Sunday, July 17, 2016

Betting Market Rankings for the WNBA

The WNB-Ays
I have added the WNBA to my suite of betting market rankings, to go alongside those for the NBA, NFL, MLB, College Football, and College Basketball. The purpose of these rankings is to reverse engineer an implied power ranking from the Vegas point spreads, essentially distilling the combined wisdom of the market.

Here are the rankings as of July 17:

GPF stands for "Generic Points Favored". It is what you would expect a team to be favored by against a league average opponent on a neutral court. By combining the betting over/under with the point spread, I can decompose GPF into its offensive and defensive components, oGPF and dGPF (note: offense and defense are on a points allowed per game basis, rather than points per possession - there is no way to derive implied per possession metrics from the betting data). GOU stands for "Generic Over/Under" and it is what you would expect the betting over/under to be for that team when playing an average opponent.

These rankings largely track to win-loss records, although there are some differences. The defending champion Minnesota Lynx are at the top of the rankings, despite being several games behind the Los Angeles Sparks in the overall standings. The Atlanta Dream hold a better record than the Phoenix Mercury, but would be 3 point underdogs against them on a neutral court.

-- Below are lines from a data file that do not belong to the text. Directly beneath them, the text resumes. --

## src/rtl/seq_array_multiplier.sv

```systemverilog
// -----------------------------------------------------------------------------
// seq_array_multiplier
//   Iterative 16x16 unsigned multiplier built around a single 15-bit
//   carry-save full-adder row (MultiAdd15). One partial-product row of a
//   Braun array is folded in per clock. A final 16-bit add then resolves
//   the remaining sum/carry vectors into the upper product half.
//   Only one operation can be in flight at a time.
//
// Ports (seq_array_multiplier)
//   clk        in   1    system clock, rising edge
//   rst_n      in   1    synchronous active-low reset
//   in_valid   in   1    operands valid
//   in_ready   out  1    block can accept operands (IDLE only)
//   a          in   16   multiplicand
//   b          in   16   multiplier
//   out_valid  out  1    product valid (held until out_ready)
//   out_ready  in   1    consumer accepts product
//   product    out  32   a*b, unsigned
//   busy       out  1    operation in progress
// -----------------------------------------------------------------------------

// 15-bit row of independent full adders (carry-save, no ripple).
module MultiAdd15 (
  input  logic [14:0] x,
  input  logic [14:0] y,
  input  logic [14:0] cin,
  output logic [14:0] sum,
  output logic [14:0] cout
);

  assign sum  = x ^ y ^ cin;
  assign cout = (x & y) | (x & cin) | (y & cin);

endmodule

module seq_array_multiplier #(
  parameter int WIDTH = 16
) (
  input  logic                 clk,
  input  logic                 rst_n,
  input  logic                 in_valid,
  output logic                 in_ready,
  input  logic [WIDTH-1:0]     a,
  input  logic [WIDTH-1:0]     b,
  output logic                 out_valid,
  input  logic                 out_ready,
  output logic [2*WIDTH-1:0]   product,
  output logic                 busy
);

  // The adder row is fixed at 15 bits, so only a 16-bit operand fits.
  generate
    if (WIDTH != 16) begin : gWidthCheck
      $error("seq_array_multiplier: WIDTH must be 16");
    end
  endgenerate

  typedef enum logic [1:0] {
    IDLE  = 2'd0,
    ROW   = 2'd1,
    FINAL = 2'd2,
    DONE  = 2'd3
  } stateT;

  stateT              stateQ;
  stateT              stateD;
  logic               accept;

  logic [WIDTH-1:0]   aReg;
  logic [WIDTH-1:0]   bReg;
  logic [WIDTH-1:0]   sReg;       // running sum vector, bit 0 retires each row
  logic [WIDTH-2:0]   cReg;       // running carry vector, aligned with sReg[15:1]
  logic [3:0]         rowQ;
  logic [2*WIDTH-1:0] productQ;

  logic [WIDTH-1:0]   pp;
  logic [WIDTH-2:0]   rowSum;
  logic [WIDTH-2:0]   rowCout;
  logic [WIDTH-1:0]   highSum;

  // Partial product of the current multiplier bit.
  assign pp = aReg & {WIDTH{bReg[rowQ]}};

  MultiAdd15 uAddRow (
    .x    (sReg[WIDTH-1:1]),
    .y    (pp[WIDTH-2:0]),
    .cin  (cReg),
    .sum  (rowSum),
    .cout (rowCout)
  );

  // Both vectors carry weight 2^16 at bit 0 here; a 15+15-bit sum fits in 16.
  assign highSum = {1'b0, sReg[WIDTH-1:1]} + {1'b0, cReg};

  assign product = productQ;

  always_ff @(posedge clk) begin
    if (!rst_n) begin
      stateQ <= IDLE;
    end else begin
      stateQ <= stateD;
    end
  end

  always_comb begin
    stateD    = stateQ;
    in_ready  = 1'b0;
    out_valid = 1'b0;
    busy      = 1'b1;
    accept    = 1'b0;
    case (stateQ)
      IDLE: begin
        in_ready = 1'b1;
        busy     = 1'b0;
        if (in_valid) begin
          accept = 1'b1;
          stateD = ROW;
        end
      end
      ROW: begin
        if (rowQ == 4'd15) begin
          stateD = FINAL;
        end
      end
      FINAL: begin
        stateD = DONE;
      end
      DONE: begin
        out_valid = 1'b1;
        if (out_ready) begin
          stateD = IDLE;
        end
      end
      default: begin
        stateD = IDLE;
      end
    endcase
  end

  always_ff @(posedge clk) begin
    if (!rst_n) begin
      aReg     <= '0;
      bReg     <= '0;
      sReg     <= '0;
      cReg     <= '0;
      rowQ     <= '0;
      productQ <= '0;
    end else begin
      case (stateQ)
        IDLE: begin
          if (accept) begin
            aReg     <= a;
            bReg     <= b;
            sReg     <= a & {WIDTH{b[0]}};
            cReg     <= '0;
            rowQ     <= 4'd1;
            productQ <= {{(2*WIDTH-1){1'b0}}, a[0] & b[0]};
          end
        end
        ROW: begin
          // Low sum bit is final at this weight; the rest shifts down a place.
          sReg           <= {pp[WIDTH-1], rowSum};
          cReg           <= rowCout;
          productQ[rowQ] <= rowSum[0];
          if (rowQ != 4'd15) begin
            rowQ <= rowQ + 4'd1;
          end
        end
        FINAL: begin
          productQ[2*WIDTH-1:WIDTH] <= highSum;
        end
        default: begin
        end
      endcase
    end
  end

endmodule

```

## config.mk

```make
export PLATFORM = sky130hd
export DESIGN_NAME = seq_array_multiplier
export DESIGN_NICKNAME = d
export VERILOG_FILES = /design/src/rtl/seq_array_multiplier.sv
export SDC_FILE = /design/constraint.sdc
export NUM_CORES = 1
export LEC_CHECK = 0
export BUFFER_PORTS_ARGS = -buffer_cell sky130_fd_sc_hd__buf_2
export CAP_MARGIN = 40
export CORE_ASPECT_RATIO = 0.6
export CORE_MARGIN = 4
export CORE_UTILIZATION = 52
export DETAILED_ROUTE_END_ITERATION = 6
export MAX_ROUTING_LAYER = met4
export PLACE_DENSITY = 0.87
export SLEW_MARGIN = 20
export SYNTH_ARGS = -nofsm -noshare
export SYNTH_HDL_FRONTEND = slang
export SYNTH_SLANG_ARGS = --single-unit
```

## constraint.sdc

```tcl
create_clock -name clk -period 2.55 [get_ports clk]
set_clock_uncertainty 0.05 [all_clocks]
set_input_delay 0.6375 -clock clk [delete_from_list [all_inputs] [get_ports clk]]
set_output_delay 0.6375 -clock clk [all_outputs]
set_load 0.05 [all_outputs]
```

==> results.toml <==
[logic_synthesis]
yosys.area_share.adder = 0.1134
combinational_family_with_the_most_area_after_synthesis = "compound AO/OA/AOI/OAI gates"
ys_flop_type = "sky130_fd_sc_hd__dfxtp_1"
synth_area_per_cell_um2 = 8.316
synth_cells = 645
synth_cell_type_count = 50
area_fraction_of_the_dominant_cell_type_after_synthesis = 0.3732
async_flop_share = 0
synth.largest_area_cell = "sky130_fd_sc_hd__dfxtp_1"
synth_enable_flop_cells = 0
synthesis.nets = 720
ys_warn_count = 0
syn-cell-area_mm2 = 0.005364
ys_seq_elements = 100
post_synth_and_or_nand_nor_area_fraction = 0.2043
synth.top_cells.by_area = "sky130_fd_sc_hd__dfxtp_1 37%, sky130_fd_sc_hd__a21oi_1 7.7%, sky130_fd_sc_hd__nand2_1 7.1%, sky130_fd_sc_hd__fa_1 6.0%, sky130_fd_sc_hd__ha_1 5.4%"
synth_compound_gate_area_share = 0.2127
synth.mux.area_fraction = 0.02986
yosysSeqAreaShare = 0.3732
yosys.area_share.xor_xnor = 0.01143

[drt]
wl_per_cell_um = 17.57
number_of_routed_nets_with_antenna_violations = 0
drc = 0
detailedRoute.firstIterationViolations = 470
drt-vias-per-instance = 6.052
routed-via-count = 5096
detailedRoute.firstPassIterationCount = 5
drt_wl_total_um = 14790

[timing]
timing.final.crit_period_ps = 2497
final-setup-viol-count = 0
grt_setup_unrepaired = "yes"
final-hold-violation-count = 0
max_slew.worst_pin.slew_ps = 557.3
clock.fmax_ghz = 0.4005
worst_slew_margin_rel = 0.6274
setup_ws_ps = 53.19
timing_max_transition_violations_final = 0
final_min_period_over_clock_period = 0.9791

[worst_setup_path]
critPathMaxStageDelay_ps = 500
critical-path-top-delay-family = "multiplexers"
timing.critical_path.fanout_max = 8
rrSetupSlack_ps = 50
cp.buffers_inverters = 1
r2r.worst_path.cells = 8
slowest_stage = "sky130_fd_sc_hd__mux4_2"
end_kind = "register"
worst_setup_path_start_kind = "register"
reg2reg_to = "sReg[7]"
worstSetupPathType = "reg2reg"
worst_r2r_startpoint = "rowQ[0]"
crit_required_ps = 2760
critPathArrivalTime_ps = 2710
path_cells = "mux4_2, mux2i_1, mux2i_2, buf_4, and2_1, fa_1, nand2_1, a311oi_1"

[global_routing]
grt_pass1_wl_um = 24640
global_route_total_usage_across_every_layer = 0.2607
grt_pass1_vias = 4889
grt_max_degree = 88
antenna_violations_before_repair = 0
global_route.overflow_total = 0

[cts]
cts-htree-levels = 3
clock_sink_count = 100
clock-root-buffer = "sky130_fd_sc_hd__clkbuf_16"
numCtsBuffers = 9
clock_latency_ps = 360
tritoncts_clock_tree = "done"
cts_hold_repair.buffers = 0
path_clk_slew_ps = 70
clock_path_buffers = 2

[finish]
flow.area_growth_from_synthesis_pct = 15.77
insertedDiodeCount = 0
drive_gt1_frac = 0.2065
fin_cells = 842
finish.net_count = 777

[place]
io_buffer_count = 70
dp_worst_setup_slack_ps = -13.45
placed_cells_incl_taps = 823
hpwl_um = 10540
globalplace.congestion = 0.8757

[power]
power_leakage_uw = 0.002565
cellPowerDensity_mw_per_mm2 = 963.0
ir_drop_uv = 572.4

[die]
fp.dieH_um = 86.67
io_pins = 71
total_die_area_mm2 = 0.01206
number_of_rows_in_the_core_area = 28
fp.coreArea_mm2 = 0.009950
dieWidth_um = 139.1
floorplan.initialDensity = 0.5391

[job]
number_of_max_cap_violations = 0

[min_path]
hold_path_startpoint = "aReg[13]"
min_delay_worst_endpoint = "aReg[13]"
min-delay-path-class = "reg2reg"
hold_depth = 2

[status]
run_status = "complete, no violations"
-- cells in the mapped netlist, types with 5 or more instances --
master / instances
sky130_fd_sc_hd__ha_1: 23
sky130_fd_sc_hd__a22oi_1: 19
sky130_fd_sc_hd__and2_1: 7
sky130_fd_sc_hd__clkbuf_1: 29
sky130_fd_sc_hd__buf_2: 9
sky130_fd_sc_hd__nand3_1: 38
sky130_fd_sc_hd__o21ai_0: 31
sky130_fd_sc_hd__nand2_1: 101
sky130_fd_sc_hd__buf_1: 6
sky130_fd_sc_hd__a211oi_1: 10
sky130_fd_sc_hd__a311oi_1: 15
sky130_fd_sc_hd__and2_2: 5
sky130_fd_sc_hd__or3_1: 6
sky130_fd_sc_hd__nor2_1: 54
sky130_fd_sc_hd__inv_1: 18
sky130_fd_sc_hd__fa_1: 16
sky130_fd_sc_hd__and2_4: 7
sky130_fd_sc_hd__dfxtp_1: 100
sky130_fd_sc_hd__a21oi_1: 83
sky130_fd_sc_hd__a21o_1: 6
-- timing repair --
action / in CTS / in global routing
setup endpoints to repair: 7 / 17
pin swaps: 1 / 4
gates resized for setup: 3 / 10
buffers inserted: 0 / 1
-- routing by layer --
layer	vias to the layer above	GRT usage	share of wire
met4	0	0.06394	0.018
met1	2436	0.3570	0.46
met3	32	0.07442	0.091
li1	2379	-	-
met5	-	-	0
met2	249	0.3840	0.43
-- where the power goes --
group | switching, uW | leakage, uW | total [uW] | internal [uW]
clock | 668 | 0.000142 | 1350 | 685
sequential | 217 | 0.000815 | 2020 | 1810
combinational | 1750 | 0.00161 | 2600 | 859
total | 2630 | 0.00256 | 5980 | 3350
-- cells by family after synthesis --
kind of cell	Yosys count
adder cells (fa/ha/maj)	39
AND/OR/NAND/NOR	238
flip-flops	100
multiplexers	9
XOR/XNOR	7
AO/OA/AOI/OAI	185
buffers and inverters	67
-- state kept, by name (all words and copies together), names as in the netlist --
signal	cells
bReg	16
cReg	15
rowQ	4
stateQ	2
sReg	15
product	32
aReg	16
-- cells in the final DEF, fill, tap and decap left out, types with 3 or more instances in the layout --
cell and n:
sky130_fd_sc_hd__a211oi_1 8, sky130_fd_sc_hd__a21o_1 6, sky130_fd_sc_hd__a21oi_1 81, sky130_fd_sc_hd__a22oi_1 19, sky130_fd_sc_hd__a311oi_1 10, sky130_fd_sc_hd__a311oi_2 5
sky130_fd_sc_hd__a31oi_1 4, sky130_fd_sc_hd__a32o_1 3, sky130_fd_sc_hd__and2_1 7, sky130_fd_sc_hd__and2_2 4, sky130_fd_sc_hd__and2_4 8, sky130_fd_sc_hd__buf_2 70
sky130_fd_sc_hd__buf_4 21, sky130_fd_sc_hd__clkbuf_16 9, sky130_fd_sc_hd__dfxtp_1 98, sky130_fd_sc_hd__fa_1 15, sky130_fd_sc_hd__ha_1 23, sky130_fd_sc_hd__inv_1 18
sky130_fd_sc_hd__inv_6 6, sky130_fd_sc_hd__mux2i_1 3, sky130_fd_sc_hd__mux4_2 4, sky130_fd_sc_hd__nand2_1 100, sky130_fd_sc_hd__nand3_1 38, sky130_fd_sc_hd__nand4_1 3
sky130_fd_sc_hd__nand4b_1 3, sky130_fd_sc_hd__nor2_1 53, sky130_fd_sc_hd__nor2b_1 3, sky130_fd_sc_hd__nor3_1 3, sky130_fd_sc_hd__o211ai_1 3, sky130_fd_sc_hd__o21ai_0 31
sky130_fd_sc_hd__or3_1 6, sky130_fd_sc_hd__xnor2_1 3, sky130_fd_sc_hd__xor2_1 4
-- cell type report --
class / count / area (um^2)
fill: 840 / 3740
multi-input combinational: 478 / 3109
sequential: 100 / 2007
timing repair buffer: 94 / 566.8
clock buffer: 9 / 225.2
tap: 135 / 168.9
inverter: 19 / 71.32
clock inverter: 7 / 61.31
-- worst register-to-register path, delay by kind of cell (launching register included) --
kind / cells / cell delay [ps]
AOI/OAI and AO/OA: 1 / 290
adders and majority gates: 1 / 480
buffers and inverters: 1 / 190
DFF: 1 / 370
muxes: 3 / 800
and+or+nand+nor: 2 / 220
-- worst max-delay path by stage --
stage	cells after the start	endpoint	start	slack [ps]
after global placement	8	sReg[2]	rowQ[0]	90
final	8	sReg[7]	rowQ[0]	50
after global routing	8	sReg[5]	rowQ[0]	-50
after floorplan	11	product[15]	rowQ[1]	-30
after CTS	8	sReg[5]	rowQ[0]	2
after detailed placement	8	sReg[5]	rowQ[0]	-10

Mathematically, these rankings work very similarly to the NBA rankings. Home court advantage is worth 3.25 points to the point spread, consistent with the NBA. Unlike my NBA rankings, I do not make any adjustments for teams playing on no days of rest (not enough time to do it properly).

The model itself is a fairly straightforward weighted linear regression of the form:
  • Team A - Team B = point spread
Each team is assigned a dummy variable and the point spread is adjusted for home court advantage. For example, the Los Angeles Sparks are 8 point favorites on the road today against the Atlanta Dream. If home court advantage is worth 3.25 points, then the point spread would imply that the market thinks the Sparks are 11.25 points "better" than the Dream.

Because I want to know what the market is thinking now, I weight recent games more heavily. In my original formulation of these market rankings for the NFL, I used a simple 3-2-1 weighting for the most recent three weeks of games. Eventually though, I hit upon a more theoretically sound approach that also resulted in better accuracy in predicting future lines. The weights used in these rankings have the following form:
  • weight = 1 / (elapsed games + 0.25)
For example, for the most recent game for a particular team, the elapsed games is zero, and the weight would be 4 (= 1/(0 + 0.25). For the game immediately prior to that, the elapsed games is 1, so the weight would be 0.8 (= 1/(1 + 0.25)). And so on.

The form of the weight function, 1 / (elapsed games + constant), wasn't arrived at arbitrarily. It turns out you can derive the weight function by assuming the market's evaluation of team strength follows a random walk process. Under that assumption, the error term for a more distant game is larger than that for a more recent one. Using that modified error term and then deriving the linear regression equations via maximum likelihood results in a weighted regression with a weight term of the form above.

Random walk processes are sometimes referred to as a "drunkard's walk", and we can extend that analogy to this model. Imagine you are trying to figure out where your bar-hopping, inebriated friend is from a series of drunken texts they have sent you. The five minutes old text is a more reliable indicator of their location than the text you got from them an hour ago. But neither is completely reliable because, well, they're drunk. Today's point spreads are like that most recent text, and are given the most weight in the model.

I also include actual game results in the rankings because I found that it helps improve accuracy in predicting the Vegas point spread. However, the the error in a single game's results is far greater than the market point spread, so game results are weighted significantly less. The weight function is of the same form, but with a different denominator:

  • results weight = 1 / (elapsed games + 3.5)
The 3.5 term in the denominator means that the most recent game's results is treated with less than 10% of the weight that we give the point spread. Both parameters in the weight function were chosen because they optimized the accuracy of predicting future point spreads.

I'm glossing over some of the technical details in the modeling here, but if there is interest, I can lay this out a bit more formally in a future post. As with my other market rankings, these update daily with the latest game results and point spreads.


  1. Which betting line do You use? Open / closing?

    1. Closing, unless it's the day of. I take the median line from sbrodds.

  2. Did you calculate HCA separately for WNBA or just assume it was the same as NBA? Based on Massey ratings, it seems the average HCA is less than 3.25 this year, but has bounced around quite a bit over the years.

    1. To add to that, NBA regular season HCA is probably closer to 2.5 points now. The past few seasons the final HCA value on Sagarin has been: 3.14, 2.37, 2.49, 3.37. However, those numbers include playoff games, which had an average of 4.5 points of HCA from 2003 to 2013 according to the article below. So the regular season only value is likely less than the value shown on Sagarin's site.

    2. It is based on the average point spread given by Vegas for WNBA home teams over the past four seasons. The raw number is around 3.20, excluding playoffs. This year is running a bit lower at 2.71, but hard to see if that is just volatility.